■ EXERCISE INSTRUCTIONS:
Take each line of the material that includes "floorplan" and copy it.

■ RECORD EXCERPTS:

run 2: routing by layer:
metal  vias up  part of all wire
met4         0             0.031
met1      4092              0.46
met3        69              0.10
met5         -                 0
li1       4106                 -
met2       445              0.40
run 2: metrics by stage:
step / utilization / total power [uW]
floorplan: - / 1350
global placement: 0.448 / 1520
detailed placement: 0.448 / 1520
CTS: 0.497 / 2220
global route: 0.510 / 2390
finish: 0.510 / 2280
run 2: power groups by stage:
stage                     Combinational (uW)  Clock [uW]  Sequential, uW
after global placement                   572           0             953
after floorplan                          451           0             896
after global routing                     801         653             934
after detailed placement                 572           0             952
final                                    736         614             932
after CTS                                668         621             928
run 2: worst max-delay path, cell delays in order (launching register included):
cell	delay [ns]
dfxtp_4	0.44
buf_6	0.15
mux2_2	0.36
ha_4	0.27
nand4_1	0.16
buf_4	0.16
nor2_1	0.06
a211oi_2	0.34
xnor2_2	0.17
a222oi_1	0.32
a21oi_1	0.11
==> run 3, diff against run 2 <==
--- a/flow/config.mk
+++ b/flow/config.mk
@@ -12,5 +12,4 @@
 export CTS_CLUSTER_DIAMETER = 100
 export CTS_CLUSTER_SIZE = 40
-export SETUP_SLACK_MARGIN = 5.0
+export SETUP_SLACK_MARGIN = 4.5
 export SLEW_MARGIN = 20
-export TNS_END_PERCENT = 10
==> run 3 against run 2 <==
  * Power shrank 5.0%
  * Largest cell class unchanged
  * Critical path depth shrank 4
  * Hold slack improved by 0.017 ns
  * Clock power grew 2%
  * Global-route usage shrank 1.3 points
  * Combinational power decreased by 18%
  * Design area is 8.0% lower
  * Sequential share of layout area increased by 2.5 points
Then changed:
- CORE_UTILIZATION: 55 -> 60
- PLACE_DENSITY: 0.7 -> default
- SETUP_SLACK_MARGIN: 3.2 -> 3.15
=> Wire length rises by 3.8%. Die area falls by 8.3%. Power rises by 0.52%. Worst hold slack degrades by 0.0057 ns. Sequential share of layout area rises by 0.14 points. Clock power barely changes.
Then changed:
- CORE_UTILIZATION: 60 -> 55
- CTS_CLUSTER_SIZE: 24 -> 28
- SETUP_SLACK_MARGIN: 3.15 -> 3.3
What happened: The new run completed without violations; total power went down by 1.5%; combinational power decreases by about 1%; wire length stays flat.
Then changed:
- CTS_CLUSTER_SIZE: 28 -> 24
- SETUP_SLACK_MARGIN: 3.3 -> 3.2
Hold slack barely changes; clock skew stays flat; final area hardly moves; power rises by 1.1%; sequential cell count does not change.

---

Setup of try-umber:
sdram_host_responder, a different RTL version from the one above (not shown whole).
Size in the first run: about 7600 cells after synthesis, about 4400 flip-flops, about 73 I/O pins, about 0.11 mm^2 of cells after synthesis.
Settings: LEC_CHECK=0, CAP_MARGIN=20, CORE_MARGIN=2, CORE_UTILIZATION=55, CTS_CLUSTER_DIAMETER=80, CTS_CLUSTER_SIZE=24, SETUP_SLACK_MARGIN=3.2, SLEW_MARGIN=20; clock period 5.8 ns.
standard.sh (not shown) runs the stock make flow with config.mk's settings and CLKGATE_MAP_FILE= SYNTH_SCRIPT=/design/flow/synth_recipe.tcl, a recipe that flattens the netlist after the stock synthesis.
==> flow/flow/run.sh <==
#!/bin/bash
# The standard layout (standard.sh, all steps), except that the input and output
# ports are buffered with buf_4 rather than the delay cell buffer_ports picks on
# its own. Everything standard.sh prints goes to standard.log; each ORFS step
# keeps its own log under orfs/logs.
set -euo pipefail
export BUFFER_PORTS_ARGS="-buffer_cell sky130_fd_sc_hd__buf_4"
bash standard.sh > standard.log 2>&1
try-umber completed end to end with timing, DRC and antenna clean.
Background: an optimization exercise with open tools, aiming at small area. Do not read the settings as production practice. Function was checked by simulation only, so behaviour that the tests miss may differ from the original.

==> flow/design.v <==
module regfile_scoreboard #(
    parameter int unsigned DWIDTH  = 32,
    parameter int unsigned NREGS   = 32,
    parameter int unsigned NRD     = 2,
    parameter logic [DWIDTH-1:0] SP_INIT = DWIDTH'(32'h0001_0000),
    localparam int unsigned AW     = $clog2(NREGS)
) (
    input  logic                  clk,
    input  logic                  rst,
    input  logic [NRD*AW-1:0]     rs_i,
    output logic [NRD*DWIDTH-1:0] rsdata_o,
    output logic [NRD-1:0]        rsbusy_o,
    input  logic                  iss_valid_i,
    input  logic [AW-1:0]         iss_rd_i,
    output logic                  iss_ready_o,
    input  logic                  wb_valid_i,
    input  logic [AW-1:0]         wb_rd_i,
    input  logic [DWIDTH-1:0]     wb_data_i,
    input  logic                  flush_i,
    output logic                  err_o
);
    localparam int unsigned NR = NREGS - 1;   
    logic [DWIDTH-1:0] regs_q [NREGS];
    logic [NREGS-1:0]  busy_q, busy_d;
    logic [NREGS-1:0]  wr_q;
    logic [NREGS-1:0]  wb_sel, iss_sel;
    logic              err_q, err_d;
    logic              wb_fire, claim_fire, iss_busy;
    always_comb begin
        for (int i = 0; i < NREGS; i++) begin
            wb_sel[i]  = wb_valid_i && (wb_rd_i == AW'(i)) && (i != 0);
            iss_sel[i] = (iss_rd_i == AW'(i)) && (i != 0);
        end
    end
    assign wb_fire = wb_valid_i && (wb_rd_i != '0);
    regfile_aoi_or #(.N(NR)) u_iss_busy (
        .s_i(iss_sel[NREGS-1:1]), .d_i(busy_q[NREGS-1:1]), .y_o(iss_busy)
    );
    assign iss_ready_o = !iss_busy || (wb_valid_i && (wb_rd_i == iss_rd_i));
    assign claim_fire  = iss_valid_i && iss_ready_o && (iss_rd_i != '0);
    assign err_o       = err_q;
    logic wb_busy;
    regfile_aoi_or #(.N(NR)) u_wb_busy (
        .s_i(wb_sel[NREGS-1:1]), .d_i(busy_q[NREGS-1:1]), .y_o(wb_busy)
    );
    always_comb begin
        busy_d[0] = 1'b0;
        for (int i = 1; i < NREGS; i++) begin
            busy_d[i] = !flush_i && ((busy_q[i] && !wb_sel[i]) || (claim_fire && iss_sel[i]));
        end
        err_d = err_q || (wb_fire && !wb_busy && !flush_i);
    end
    always_ff @(posedge clk or negedge rst) begin
        if (!rst) begin
            busy_q <= '0;
            wr_q   <= '0;
            err_q  <= 1'b0;
        end else begin
            busy_q <= busy_d;
            wr_q   <= wr_q | wb_sel;
            err_q  <= err_d;
        end
    end
    for (genvar i = 1; i < NREGS; i++) begin : g_reg
        always_ff @(posedge clk) begin
            if (wb_sel[i]) begin
                regs_q[i] <= wb_data_i;
            end
        end
    end
    for (genvar k = 0; k < NRD; k++) begin : g_rp
        logic [AW-1:0]    ra;
        logic [NREGS-1:0] rdec;    
        logic [NREGS-1:0] rsel;    
        logic             rsp;     
        assign ra = rs_i[k*AW +: AW];
        always_comb begin
            for (int i = 0; i < NREGS; i++) begin
                rdec[i] = (ra == AW'(i)) && (i != 0);
                rsel[i] = rdec[i] && wr_q[i];
            end
            rsp = rdec[2] && !wr_q[2];
        end
        regfile_aoi_or #(.N(NR)) u_busy (
            .s_i(rdec[NREGS-1:1]), .d_i(busy_q[NREGS-1:1]), .y_o(rsbusy_o[k])
        );
        for (genvar b = 0; b < DWIDTH; b++) begin : g_rb
            logic [NR-1:0] d;
            for (genvar i = 1; i < NREGS; i++) begin : g_d
                assign d[i-1] = regs_q[i][b];
            end
            if (SP_INIT[b]) begin : g_sp
                regfile_aoi_or #(.N(NR + 1)) u_or (
                    .s_i({rsp, rsel[NREGS-1:1]}), .d_i({1'b1, d}), .y_o(rsdata_o[k*DWIDTH + b])
                );
            end else begin : g_nsp
                regfile_aoi_or #(.N(NR)) u_or (
                    .s_i(rsel[NREGS-1:1]), .d_i(d), .y_o(rsdata_o[k*DWIDTH + b])
                );
            end
        end
    end
endmodule
module regfile_aoi_or #(
    parameter int unsigned N = 31
) (
    input  logic [N-1:0] s_i,
    input  logic [N-1:0] d_i,
    output logic         y_o
);
    localparam int unsigned NG = (N + 2) / 3;
    logic [NG-1:0] g_n;
    for (genvar g = 0; g < NG; g++) begin : g_grp
        if (3*g + 3 <= N) begin : g_3
            regfile_aoi3 u_aoi (.s_i(s_i[3*g +: 3]), .d_i(d_i[3*g +: 3]), .y_no(g_n[g]));
        end else if (3*g + 2 == N) begin : g_2
            regfile_aoi2 u_aoi (.s_i(s_i[3*g +: 2]), .d_i(d_i[3*g +: 2]), .y_no(g_n[g]));
        end else begin : g_1
            assign g_n[g] = ~(s_i[3*g] & d_i[3*g]);
        end
    end
    regfile_nandn #(.N(NG)) u_nand (.a_i(g_n), .y_o(y_o));
endmodule
module regfile_aoi3 (
    input  logic [2:0] s_i,
    input  logic [2:0] d_i,
    output logic       y_no
);
    assign y_no = ~|(s_i & d_i);
endmodule
module regfile_aoi2 (
    input  logic [1:0] s_i,
    input  logic [1:0] d_i,
    output logic       y_no
);
    assign y_no = ~|(s_i & d_i);
endmodule
module regfile_nandn #(
    parameter int unsigned N = 11
) (
    input  logic [N-1:0] a_i,
    output logic         y_o
);
    assign y_o = ~&a_i;
endmodule
export LEC_CHECK = 0
export CAP_MARGIN = 20
export CORE_MARGIN = 2
export CORE_UTILIZATION = 50
export SLEW_MARGIN = 20
export SYNTH_HIERARCHICAL = 1
export SYNTH_MINIMUM_KEEP_SIZE = 0
export BUFFER_PORTS_ARGS = -buffer_cell sky130_fd_sc_hd__buf_1
export CTS_ARGS = -sink_clustering_enable -repair_clock_nets -dont_use_dummy_load -buf_list sky130_fd_sc_hd__clkbuf_8 -sink_clustering_size 16 -sink_clustering_max_diameter 100
create_clock -name core_clock -period 8.0 [get_ports {clk}]
standard.sh (not shown) runs the stock make flow with config.mk's settings and CLKGATE_MAP_FILE= SYNTH_SCRIPT=/design/flow/synth_recipe.tcl, a recipe that flattens the netlist after the stock synthesis.
==> flow/flow/run.sh <==
#!/bin/bash
# The standard layout, with two changes:
#  - ports are buffered with the smallest buffer (buf_1) instead of the default pick;
#  - clock tree: larger sink clusters, clkbuf_8 only, no dummy loads.
set -euo pipefail
cat >> config.mk <<'C'
export BUFFER_PORTS_ARGS = -buffer_cell sky130_fd_sc_hd__buf_1
export CTS_ARGS = -sink_clustering_enable -repair_clock_nets -dont_use_dummy_load -buf_list sky130_fd_sc_hd__clkbuf_8 -sink_clustering_size 16 -sink_clustering_max_diameter 100
C
bash standard.sh > standard.log 2>&1
Then changed:
--- a/flow/config.mk
+++ b/flow/config.mk
@@ -9,3 +9,3 @@
 export CORE_MARGIN = 2
-export CORE_UTILIZATION = 50
+export CORE_UTILIZATION = 70
 export SLEW_MARGIN = 20
Cell area decreases by 1.5%.
Clock skew decreases by 0.070 ns.
Routed wire length decreases by 7.8%.

## separate check: timing with driven ports
No port has a modelled driver above. Below, the same layouts with a new extraction and two added sets of constraints. Step 1 (the two cells are an assumption about what drives the block):
set clk [get_ports {clk}]
set_driving_cell -lib_cell sky130_fd_sc_hd__clkbuf_16 $clk
set_driving_cell -lib_cell sky130_fd_sc_hd__buf_2 [delete_from_list [all_inputs] $clk]
Step 2, shift: input delay + t, output delay - t, t = (earliest + latest rising clock arrival at the registers) / 2. This alone moves slack from input paths to output paths. Three values: no drivers, after step 1, after step 2; two values: the first two.
| run | shift t [ns] | slack for setup (ns) | worst hold slack (ns) |
|---|---|---|---|
| the first run | 0.751 | 1.439 / 1.411 / 1.411 | 0.489 / 0.489 / 0.489 |
| the second run | 0.760 | 1.626 / 1.572 / 1.572 | 0.478 / 0.478 / 0.478 |
After both steps setup and hold are still met in every run listed. For the second run, which loses most, drivers alone change the setup slack by -0.054 ns; drivers and shift together by -0.054 ns.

■ YOUR RESPONSE:
floorplan: - / 1350
after floorplan                          451           0             896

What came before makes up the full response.